▸ What the task requires
Repeat the first line of the listing and each line after it, exactly, through the line containing "clkbuf | 122 |".

▽

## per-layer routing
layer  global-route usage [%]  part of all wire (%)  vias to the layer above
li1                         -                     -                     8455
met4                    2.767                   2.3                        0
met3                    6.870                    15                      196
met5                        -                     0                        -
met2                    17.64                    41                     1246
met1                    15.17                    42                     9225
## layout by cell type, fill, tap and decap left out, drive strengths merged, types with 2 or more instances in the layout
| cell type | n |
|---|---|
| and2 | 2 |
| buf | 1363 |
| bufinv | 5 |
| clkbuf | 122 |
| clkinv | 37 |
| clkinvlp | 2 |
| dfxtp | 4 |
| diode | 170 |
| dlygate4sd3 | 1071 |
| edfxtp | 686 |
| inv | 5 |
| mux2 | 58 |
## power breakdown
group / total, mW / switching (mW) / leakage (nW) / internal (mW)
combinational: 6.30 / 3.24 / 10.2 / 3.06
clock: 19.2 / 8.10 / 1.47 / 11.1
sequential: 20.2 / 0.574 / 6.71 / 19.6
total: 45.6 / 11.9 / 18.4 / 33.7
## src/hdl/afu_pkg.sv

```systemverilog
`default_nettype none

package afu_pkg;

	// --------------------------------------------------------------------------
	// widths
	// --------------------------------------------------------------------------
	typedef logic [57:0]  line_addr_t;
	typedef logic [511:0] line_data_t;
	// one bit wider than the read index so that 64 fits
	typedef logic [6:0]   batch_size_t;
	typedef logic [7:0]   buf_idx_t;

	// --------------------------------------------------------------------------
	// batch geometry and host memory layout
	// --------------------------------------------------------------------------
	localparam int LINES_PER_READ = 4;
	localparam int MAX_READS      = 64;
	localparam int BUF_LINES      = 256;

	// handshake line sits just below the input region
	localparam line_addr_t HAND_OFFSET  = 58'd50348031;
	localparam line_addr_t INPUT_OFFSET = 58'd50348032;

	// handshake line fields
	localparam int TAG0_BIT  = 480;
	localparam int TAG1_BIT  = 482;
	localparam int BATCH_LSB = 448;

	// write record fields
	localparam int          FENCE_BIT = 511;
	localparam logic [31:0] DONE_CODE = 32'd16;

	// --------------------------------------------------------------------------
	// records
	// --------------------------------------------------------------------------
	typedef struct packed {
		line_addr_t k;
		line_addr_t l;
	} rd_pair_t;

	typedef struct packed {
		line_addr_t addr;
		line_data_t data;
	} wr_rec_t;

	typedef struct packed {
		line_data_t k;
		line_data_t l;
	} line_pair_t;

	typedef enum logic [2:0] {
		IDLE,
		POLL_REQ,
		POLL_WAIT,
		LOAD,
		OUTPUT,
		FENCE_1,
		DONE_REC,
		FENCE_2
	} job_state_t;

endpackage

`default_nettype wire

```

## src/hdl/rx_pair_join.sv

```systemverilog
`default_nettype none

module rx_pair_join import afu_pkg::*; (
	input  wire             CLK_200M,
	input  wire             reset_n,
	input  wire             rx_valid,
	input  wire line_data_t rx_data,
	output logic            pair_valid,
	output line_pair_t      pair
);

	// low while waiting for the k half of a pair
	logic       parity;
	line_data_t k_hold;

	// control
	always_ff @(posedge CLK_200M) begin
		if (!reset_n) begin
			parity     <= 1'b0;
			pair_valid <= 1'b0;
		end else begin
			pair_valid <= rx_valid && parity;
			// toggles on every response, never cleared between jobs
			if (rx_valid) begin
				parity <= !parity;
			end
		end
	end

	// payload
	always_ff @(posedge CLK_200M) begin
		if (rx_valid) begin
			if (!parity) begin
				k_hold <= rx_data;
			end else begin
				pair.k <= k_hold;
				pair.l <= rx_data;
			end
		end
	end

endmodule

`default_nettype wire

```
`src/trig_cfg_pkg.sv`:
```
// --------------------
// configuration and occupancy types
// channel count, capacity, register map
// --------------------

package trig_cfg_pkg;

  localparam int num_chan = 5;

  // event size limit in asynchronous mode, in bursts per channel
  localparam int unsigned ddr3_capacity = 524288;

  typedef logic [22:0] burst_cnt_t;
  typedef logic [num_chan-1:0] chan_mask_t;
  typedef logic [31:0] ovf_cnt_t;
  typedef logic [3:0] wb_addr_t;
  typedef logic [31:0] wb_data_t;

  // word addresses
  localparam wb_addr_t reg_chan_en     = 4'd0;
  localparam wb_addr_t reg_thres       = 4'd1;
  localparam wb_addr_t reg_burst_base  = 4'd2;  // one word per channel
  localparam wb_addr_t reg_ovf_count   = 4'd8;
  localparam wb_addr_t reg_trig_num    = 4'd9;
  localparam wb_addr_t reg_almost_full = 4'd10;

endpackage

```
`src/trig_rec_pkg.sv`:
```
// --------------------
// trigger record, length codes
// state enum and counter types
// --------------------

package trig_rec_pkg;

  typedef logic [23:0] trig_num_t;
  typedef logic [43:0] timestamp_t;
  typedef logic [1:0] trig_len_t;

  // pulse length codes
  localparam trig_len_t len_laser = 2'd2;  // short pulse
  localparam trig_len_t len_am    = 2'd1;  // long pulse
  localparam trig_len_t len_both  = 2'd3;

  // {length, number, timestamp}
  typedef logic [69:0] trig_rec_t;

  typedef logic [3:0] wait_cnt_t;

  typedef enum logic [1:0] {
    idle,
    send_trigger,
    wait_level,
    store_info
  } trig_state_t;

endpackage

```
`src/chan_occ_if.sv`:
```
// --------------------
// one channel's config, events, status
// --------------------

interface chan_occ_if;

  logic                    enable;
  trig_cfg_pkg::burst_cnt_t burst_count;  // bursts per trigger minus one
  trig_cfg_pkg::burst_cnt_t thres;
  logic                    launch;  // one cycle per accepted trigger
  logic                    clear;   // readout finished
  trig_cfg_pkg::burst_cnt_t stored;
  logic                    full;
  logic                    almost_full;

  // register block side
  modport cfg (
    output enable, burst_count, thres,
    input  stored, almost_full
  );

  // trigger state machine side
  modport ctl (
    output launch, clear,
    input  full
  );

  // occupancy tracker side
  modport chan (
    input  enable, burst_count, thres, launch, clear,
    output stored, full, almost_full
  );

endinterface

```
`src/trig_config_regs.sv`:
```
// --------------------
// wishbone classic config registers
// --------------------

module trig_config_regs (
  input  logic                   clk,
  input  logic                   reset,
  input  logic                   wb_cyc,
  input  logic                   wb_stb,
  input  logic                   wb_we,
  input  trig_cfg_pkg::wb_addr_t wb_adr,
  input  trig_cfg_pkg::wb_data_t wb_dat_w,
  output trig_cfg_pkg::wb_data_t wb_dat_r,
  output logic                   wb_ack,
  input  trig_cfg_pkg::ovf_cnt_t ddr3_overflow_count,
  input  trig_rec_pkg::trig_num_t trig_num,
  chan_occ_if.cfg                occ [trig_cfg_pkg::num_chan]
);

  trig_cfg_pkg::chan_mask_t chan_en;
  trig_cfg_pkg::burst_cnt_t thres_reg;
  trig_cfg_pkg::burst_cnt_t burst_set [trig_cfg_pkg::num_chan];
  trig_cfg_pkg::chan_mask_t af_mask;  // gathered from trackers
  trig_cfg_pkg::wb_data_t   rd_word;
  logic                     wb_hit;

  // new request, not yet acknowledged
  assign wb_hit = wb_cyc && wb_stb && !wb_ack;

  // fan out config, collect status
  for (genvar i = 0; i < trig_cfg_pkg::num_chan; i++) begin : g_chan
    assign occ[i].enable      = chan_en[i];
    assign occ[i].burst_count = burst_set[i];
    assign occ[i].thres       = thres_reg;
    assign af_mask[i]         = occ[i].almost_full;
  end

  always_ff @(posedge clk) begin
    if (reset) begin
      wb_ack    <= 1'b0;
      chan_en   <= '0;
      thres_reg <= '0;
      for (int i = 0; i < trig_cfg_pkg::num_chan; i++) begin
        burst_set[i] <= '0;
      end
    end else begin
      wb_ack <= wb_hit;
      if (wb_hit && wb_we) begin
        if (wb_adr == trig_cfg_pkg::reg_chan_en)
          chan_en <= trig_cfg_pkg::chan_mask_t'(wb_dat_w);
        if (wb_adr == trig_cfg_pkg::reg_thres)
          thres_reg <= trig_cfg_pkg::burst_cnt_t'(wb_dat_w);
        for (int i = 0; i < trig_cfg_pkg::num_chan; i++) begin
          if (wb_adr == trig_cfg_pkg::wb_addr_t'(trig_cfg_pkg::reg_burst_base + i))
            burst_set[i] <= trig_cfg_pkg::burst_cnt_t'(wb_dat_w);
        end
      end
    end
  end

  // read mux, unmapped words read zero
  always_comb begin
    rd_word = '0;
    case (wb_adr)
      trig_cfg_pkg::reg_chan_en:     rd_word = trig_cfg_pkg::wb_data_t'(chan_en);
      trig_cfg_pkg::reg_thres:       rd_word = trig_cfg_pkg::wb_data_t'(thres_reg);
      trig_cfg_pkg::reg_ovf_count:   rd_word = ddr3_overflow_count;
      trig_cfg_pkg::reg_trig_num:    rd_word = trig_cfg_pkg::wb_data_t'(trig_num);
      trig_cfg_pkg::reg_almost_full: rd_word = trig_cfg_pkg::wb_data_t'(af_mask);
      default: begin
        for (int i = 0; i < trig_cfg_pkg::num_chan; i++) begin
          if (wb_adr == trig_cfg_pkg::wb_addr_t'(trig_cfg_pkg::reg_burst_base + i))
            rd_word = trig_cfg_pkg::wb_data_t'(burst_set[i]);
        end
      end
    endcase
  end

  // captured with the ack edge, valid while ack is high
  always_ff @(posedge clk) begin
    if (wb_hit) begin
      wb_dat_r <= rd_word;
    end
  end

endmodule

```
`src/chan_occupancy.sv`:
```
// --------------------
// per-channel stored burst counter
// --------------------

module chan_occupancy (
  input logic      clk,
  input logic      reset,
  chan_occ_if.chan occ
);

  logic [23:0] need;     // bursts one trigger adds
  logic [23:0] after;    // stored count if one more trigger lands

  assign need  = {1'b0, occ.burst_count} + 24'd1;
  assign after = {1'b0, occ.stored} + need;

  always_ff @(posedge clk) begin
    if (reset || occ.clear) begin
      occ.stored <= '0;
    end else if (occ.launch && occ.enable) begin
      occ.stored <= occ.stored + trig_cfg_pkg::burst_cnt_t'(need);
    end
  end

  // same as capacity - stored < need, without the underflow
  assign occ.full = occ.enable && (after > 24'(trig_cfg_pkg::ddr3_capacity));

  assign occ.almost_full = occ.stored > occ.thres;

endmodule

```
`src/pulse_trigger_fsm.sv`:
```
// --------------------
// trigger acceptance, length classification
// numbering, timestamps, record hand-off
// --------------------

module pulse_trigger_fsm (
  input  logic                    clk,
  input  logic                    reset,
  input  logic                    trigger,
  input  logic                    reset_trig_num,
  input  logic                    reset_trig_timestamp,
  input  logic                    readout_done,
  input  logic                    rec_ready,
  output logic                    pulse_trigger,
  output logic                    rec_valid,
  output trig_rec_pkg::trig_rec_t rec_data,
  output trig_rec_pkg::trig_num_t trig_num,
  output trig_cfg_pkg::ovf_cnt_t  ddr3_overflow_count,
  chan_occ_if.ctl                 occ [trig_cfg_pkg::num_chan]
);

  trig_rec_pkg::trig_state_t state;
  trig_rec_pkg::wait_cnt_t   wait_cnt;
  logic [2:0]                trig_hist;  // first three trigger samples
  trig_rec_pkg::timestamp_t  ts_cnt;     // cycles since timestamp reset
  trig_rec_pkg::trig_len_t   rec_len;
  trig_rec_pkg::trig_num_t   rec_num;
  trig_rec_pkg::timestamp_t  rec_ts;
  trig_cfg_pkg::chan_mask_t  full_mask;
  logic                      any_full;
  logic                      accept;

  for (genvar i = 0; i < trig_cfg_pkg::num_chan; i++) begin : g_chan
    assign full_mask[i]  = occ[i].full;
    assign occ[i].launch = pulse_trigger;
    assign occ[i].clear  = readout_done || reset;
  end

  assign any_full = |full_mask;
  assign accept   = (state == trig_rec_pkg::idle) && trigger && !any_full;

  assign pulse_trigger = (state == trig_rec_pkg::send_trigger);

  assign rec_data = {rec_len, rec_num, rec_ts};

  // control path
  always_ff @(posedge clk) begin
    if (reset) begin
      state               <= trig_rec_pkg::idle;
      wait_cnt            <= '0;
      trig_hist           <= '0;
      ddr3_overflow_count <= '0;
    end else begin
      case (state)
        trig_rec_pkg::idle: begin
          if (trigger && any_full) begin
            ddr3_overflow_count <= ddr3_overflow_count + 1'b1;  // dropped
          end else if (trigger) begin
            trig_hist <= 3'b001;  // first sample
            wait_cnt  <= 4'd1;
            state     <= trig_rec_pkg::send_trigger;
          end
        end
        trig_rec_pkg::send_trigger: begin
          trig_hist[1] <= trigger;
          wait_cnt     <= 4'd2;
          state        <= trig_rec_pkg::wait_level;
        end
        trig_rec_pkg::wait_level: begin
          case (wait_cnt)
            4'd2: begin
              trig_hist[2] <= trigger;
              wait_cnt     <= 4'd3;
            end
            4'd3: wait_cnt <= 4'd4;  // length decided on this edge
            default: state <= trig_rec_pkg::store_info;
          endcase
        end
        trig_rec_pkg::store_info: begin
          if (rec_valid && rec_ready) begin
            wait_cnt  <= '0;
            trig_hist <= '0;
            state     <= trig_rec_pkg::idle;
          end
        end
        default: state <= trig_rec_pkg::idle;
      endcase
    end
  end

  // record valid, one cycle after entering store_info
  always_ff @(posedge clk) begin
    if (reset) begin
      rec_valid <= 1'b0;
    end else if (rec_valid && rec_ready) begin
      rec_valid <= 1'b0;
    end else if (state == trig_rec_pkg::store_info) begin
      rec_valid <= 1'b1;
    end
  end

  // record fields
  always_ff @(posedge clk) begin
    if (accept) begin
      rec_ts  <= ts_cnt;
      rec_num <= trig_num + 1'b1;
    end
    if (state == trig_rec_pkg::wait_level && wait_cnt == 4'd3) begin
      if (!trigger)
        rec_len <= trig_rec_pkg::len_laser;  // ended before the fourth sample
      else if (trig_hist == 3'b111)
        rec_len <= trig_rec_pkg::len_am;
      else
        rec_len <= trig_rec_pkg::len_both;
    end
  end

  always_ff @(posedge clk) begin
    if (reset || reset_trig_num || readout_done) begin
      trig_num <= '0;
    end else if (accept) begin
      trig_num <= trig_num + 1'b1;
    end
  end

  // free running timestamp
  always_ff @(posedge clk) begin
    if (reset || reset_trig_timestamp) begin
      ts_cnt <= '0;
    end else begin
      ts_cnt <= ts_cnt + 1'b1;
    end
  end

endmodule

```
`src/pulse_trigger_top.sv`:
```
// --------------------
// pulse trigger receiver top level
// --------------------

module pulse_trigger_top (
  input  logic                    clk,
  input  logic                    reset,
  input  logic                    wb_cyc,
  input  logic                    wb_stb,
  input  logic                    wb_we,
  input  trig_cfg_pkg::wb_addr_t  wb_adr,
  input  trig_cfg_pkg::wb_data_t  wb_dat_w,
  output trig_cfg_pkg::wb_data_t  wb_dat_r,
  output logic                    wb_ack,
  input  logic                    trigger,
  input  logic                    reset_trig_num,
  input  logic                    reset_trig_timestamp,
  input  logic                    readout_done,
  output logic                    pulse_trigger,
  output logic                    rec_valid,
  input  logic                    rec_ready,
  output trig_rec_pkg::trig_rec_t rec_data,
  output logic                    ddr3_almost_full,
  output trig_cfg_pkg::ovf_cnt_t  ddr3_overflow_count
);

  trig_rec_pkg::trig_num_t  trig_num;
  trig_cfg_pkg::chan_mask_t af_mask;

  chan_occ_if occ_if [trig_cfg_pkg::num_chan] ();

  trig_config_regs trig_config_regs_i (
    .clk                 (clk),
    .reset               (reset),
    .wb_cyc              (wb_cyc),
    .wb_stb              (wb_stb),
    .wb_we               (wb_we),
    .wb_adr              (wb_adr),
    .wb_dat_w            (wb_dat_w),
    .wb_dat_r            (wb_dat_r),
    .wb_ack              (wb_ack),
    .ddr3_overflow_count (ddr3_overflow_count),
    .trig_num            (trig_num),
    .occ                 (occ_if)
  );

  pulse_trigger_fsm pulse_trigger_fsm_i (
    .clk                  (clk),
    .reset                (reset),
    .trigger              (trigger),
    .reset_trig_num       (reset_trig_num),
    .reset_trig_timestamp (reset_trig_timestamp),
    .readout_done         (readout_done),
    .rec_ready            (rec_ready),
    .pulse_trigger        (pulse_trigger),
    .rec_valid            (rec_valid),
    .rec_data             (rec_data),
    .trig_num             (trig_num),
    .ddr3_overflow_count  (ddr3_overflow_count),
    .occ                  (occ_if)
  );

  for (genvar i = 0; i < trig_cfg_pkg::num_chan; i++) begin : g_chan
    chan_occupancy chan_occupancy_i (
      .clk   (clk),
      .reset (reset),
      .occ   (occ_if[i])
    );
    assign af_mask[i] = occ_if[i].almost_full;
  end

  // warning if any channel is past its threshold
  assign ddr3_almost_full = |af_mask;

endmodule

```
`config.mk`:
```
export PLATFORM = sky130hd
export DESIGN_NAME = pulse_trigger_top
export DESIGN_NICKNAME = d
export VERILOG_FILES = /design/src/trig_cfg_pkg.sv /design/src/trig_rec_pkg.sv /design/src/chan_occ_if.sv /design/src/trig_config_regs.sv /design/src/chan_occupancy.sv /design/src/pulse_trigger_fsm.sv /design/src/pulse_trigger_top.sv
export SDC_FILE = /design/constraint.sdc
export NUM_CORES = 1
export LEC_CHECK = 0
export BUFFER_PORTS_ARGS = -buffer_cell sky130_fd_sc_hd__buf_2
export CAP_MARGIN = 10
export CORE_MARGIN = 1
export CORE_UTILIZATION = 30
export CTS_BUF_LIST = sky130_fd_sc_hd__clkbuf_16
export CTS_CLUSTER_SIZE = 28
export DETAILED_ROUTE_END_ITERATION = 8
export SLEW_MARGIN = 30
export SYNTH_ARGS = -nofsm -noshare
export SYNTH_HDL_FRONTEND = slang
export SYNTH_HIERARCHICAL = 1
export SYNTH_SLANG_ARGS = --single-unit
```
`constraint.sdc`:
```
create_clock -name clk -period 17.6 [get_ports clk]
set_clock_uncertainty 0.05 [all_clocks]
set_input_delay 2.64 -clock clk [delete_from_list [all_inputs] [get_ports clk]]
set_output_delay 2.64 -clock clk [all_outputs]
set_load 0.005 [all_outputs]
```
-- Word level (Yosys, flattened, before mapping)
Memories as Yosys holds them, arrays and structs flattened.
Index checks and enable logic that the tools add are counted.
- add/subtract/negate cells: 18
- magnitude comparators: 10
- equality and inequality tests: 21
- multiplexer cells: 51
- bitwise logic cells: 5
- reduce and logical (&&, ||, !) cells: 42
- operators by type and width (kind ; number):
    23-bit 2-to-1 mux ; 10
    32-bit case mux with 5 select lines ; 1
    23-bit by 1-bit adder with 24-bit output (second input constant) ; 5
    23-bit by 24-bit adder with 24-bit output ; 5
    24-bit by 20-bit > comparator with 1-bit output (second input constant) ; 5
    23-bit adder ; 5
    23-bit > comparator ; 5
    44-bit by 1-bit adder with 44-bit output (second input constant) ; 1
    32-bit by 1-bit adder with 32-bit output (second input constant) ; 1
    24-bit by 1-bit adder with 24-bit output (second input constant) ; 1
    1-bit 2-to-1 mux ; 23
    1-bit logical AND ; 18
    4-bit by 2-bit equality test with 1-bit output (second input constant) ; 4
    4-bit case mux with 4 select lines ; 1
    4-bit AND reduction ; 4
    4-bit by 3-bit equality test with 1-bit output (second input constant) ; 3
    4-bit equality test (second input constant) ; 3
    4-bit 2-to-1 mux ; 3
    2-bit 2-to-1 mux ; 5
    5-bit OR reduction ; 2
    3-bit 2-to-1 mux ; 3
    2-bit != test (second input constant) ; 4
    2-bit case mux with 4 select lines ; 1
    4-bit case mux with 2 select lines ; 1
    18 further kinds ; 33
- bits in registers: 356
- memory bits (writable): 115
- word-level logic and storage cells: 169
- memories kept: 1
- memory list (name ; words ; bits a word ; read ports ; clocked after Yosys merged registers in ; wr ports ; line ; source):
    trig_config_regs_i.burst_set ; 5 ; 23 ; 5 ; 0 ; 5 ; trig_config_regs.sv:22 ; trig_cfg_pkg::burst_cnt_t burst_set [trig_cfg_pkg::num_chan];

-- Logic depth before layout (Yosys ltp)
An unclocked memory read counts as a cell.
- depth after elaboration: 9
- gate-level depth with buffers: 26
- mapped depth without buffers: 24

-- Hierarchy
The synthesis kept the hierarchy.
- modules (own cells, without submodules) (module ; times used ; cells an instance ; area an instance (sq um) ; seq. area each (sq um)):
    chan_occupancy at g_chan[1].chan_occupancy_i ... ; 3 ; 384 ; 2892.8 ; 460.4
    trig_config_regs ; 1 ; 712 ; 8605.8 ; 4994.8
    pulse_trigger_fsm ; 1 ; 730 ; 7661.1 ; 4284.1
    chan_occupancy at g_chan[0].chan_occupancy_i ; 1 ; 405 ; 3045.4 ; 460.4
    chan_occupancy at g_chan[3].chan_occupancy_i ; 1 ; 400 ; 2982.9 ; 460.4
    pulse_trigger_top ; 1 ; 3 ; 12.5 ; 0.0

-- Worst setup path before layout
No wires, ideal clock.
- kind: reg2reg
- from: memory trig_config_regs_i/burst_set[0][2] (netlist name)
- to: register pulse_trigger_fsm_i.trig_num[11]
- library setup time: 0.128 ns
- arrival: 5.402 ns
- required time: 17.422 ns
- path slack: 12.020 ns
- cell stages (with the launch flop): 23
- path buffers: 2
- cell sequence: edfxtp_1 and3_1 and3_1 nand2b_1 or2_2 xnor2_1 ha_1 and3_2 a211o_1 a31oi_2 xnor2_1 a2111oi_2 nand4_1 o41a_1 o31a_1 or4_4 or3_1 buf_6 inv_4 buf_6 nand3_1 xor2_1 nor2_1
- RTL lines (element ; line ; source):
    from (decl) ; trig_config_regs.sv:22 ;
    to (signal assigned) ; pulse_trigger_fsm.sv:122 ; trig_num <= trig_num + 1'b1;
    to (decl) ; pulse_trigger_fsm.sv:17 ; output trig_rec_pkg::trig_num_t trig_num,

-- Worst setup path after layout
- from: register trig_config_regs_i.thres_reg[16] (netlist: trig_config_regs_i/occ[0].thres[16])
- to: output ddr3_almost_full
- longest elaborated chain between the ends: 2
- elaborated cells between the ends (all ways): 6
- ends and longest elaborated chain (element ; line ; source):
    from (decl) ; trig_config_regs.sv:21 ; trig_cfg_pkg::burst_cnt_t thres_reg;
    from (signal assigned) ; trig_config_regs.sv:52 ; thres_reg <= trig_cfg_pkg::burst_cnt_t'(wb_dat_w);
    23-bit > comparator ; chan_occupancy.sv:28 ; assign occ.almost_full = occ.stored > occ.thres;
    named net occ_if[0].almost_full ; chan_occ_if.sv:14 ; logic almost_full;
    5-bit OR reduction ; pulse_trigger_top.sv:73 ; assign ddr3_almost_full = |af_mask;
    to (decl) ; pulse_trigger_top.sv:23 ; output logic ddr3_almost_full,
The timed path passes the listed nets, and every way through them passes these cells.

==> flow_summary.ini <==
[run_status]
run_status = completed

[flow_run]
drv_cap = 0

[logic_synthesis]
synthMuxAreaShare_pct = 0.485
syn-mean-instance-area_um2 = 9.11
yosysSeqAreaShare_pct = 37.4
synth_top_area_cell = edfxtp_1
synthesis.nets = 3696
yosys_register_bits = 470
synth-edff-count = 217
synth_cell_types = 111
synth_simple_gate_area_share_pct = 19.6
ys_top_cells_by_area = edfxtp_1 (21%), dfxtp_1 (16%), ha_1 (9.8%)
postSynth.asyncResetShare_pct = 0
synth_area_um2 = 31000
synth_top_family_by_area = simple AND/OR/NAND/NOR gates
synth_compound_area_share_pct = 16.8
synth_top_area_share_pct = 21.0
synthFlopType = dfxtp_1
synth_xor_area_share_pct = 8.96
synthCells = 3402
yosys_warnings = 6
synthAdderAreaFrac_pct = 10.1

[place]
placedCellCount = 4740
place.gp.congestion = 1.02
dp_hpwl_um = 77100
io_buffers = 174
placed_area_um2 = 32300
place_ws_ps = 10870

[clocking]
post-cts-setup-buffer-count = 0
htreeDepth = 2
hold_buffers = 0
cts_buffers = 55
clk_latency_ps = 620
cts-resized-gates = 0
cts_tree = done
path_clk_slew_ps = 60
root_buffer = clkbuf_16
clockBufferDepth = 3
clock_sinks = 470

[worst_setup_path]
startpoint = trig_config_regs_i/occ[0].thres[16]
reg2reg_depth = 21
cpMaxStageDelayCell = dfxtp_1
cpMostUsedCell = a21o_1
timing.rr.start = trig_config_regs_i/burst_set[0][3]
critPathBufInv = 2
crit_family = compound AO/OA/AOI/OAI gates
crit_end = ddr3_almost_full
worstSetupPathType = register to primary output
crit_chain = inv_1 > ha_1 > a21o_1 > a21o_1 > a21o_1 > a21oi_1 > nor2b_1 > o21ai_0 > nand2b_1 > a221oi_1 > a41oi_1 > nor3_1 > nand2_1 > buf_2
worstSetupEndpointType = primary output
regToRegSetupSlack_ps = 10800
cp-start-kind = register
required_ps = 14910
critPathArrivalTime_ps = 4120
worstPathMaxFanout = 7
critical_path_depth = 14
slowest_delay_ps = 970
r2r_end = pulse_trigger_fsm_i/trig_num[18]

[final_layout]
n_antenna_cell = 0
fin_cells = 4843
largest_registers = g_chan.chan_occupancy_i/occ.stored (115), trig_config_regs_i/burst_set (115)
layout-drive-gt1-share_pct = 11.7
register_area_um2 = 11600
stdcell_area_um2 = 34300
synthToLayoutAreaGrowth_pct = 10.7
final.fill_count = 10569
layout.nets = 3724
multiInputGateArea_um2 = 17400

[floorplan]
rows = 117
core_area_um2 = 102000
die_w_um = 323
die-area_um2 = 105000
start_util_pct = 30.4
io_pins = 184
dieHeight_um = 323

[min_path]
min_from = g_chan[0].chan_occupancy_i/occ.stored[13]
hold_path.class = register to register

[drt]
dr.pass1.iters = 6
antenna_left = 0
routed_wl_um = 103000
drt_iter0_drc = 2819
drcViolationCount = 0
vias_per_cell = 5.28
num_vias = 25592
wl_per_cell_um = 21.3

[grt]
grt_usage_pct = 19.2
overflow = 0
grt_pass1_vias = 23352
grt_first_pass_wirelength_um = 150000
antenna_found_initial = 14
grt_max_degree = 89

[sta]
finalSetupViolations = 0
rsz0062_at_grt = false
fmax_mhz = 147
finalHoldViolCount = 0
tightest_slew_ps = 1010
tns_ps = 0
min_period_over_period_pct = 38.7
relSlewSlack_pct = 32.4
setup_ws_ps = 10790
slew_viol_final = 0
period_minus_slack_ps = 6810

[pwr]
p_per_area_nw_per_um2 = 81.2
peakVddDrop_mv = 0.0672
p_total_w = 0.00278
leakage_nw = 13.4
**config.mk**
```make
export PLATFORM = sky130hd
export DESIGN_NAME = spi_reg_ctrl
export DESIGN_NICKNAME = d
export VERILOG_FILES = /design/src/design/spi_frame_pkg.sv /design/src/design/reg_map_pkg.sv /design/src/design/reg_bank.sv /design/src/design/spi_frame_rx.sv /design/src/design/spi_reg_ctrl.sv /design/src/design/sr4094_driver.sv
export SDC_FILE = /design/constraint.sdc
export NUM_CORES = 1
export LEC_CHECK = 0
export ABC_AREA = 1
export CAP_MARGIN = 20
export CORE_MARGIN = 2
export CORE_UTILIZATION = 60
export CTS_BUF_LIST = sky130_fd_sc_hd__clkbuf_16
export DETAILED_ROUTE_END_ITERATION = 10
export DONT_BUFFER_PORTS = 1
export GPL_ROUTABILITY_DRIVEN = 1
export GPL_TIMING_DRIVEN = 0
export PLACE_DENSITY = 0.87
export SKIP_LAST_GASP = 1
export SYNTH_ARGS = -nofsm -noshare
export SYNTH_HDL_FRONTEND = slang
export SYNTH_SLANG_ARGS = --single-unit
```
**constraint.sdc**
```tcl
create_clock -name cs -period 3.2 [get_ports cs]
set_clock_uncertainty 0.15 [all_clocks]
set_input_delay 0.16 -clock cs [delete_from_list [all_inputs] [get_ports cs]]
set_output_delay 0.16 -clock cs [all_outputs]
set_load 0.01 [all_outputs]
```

△

▸ Answer area
## per-layer routing
layer  global-route usage [%]  part of all wire (%)  vias to the layer above
li1                         -                     -                     8455
met4                    2.767                   2.3                        0
met3                    6.870                    15                      196
met5                        -                     0                        -
met2                    17.64                    41                     1246
met1                    15.17                    42                     9225
## layout by cell type, fill, tap and decap left out, drive strengths merged, types with 2 or more instances in the layout
| cell type | n |
|---|---|
| and2 | 2 |
| buf | 1363 |
| bufinv | 5 |
| clkbuf | 122 |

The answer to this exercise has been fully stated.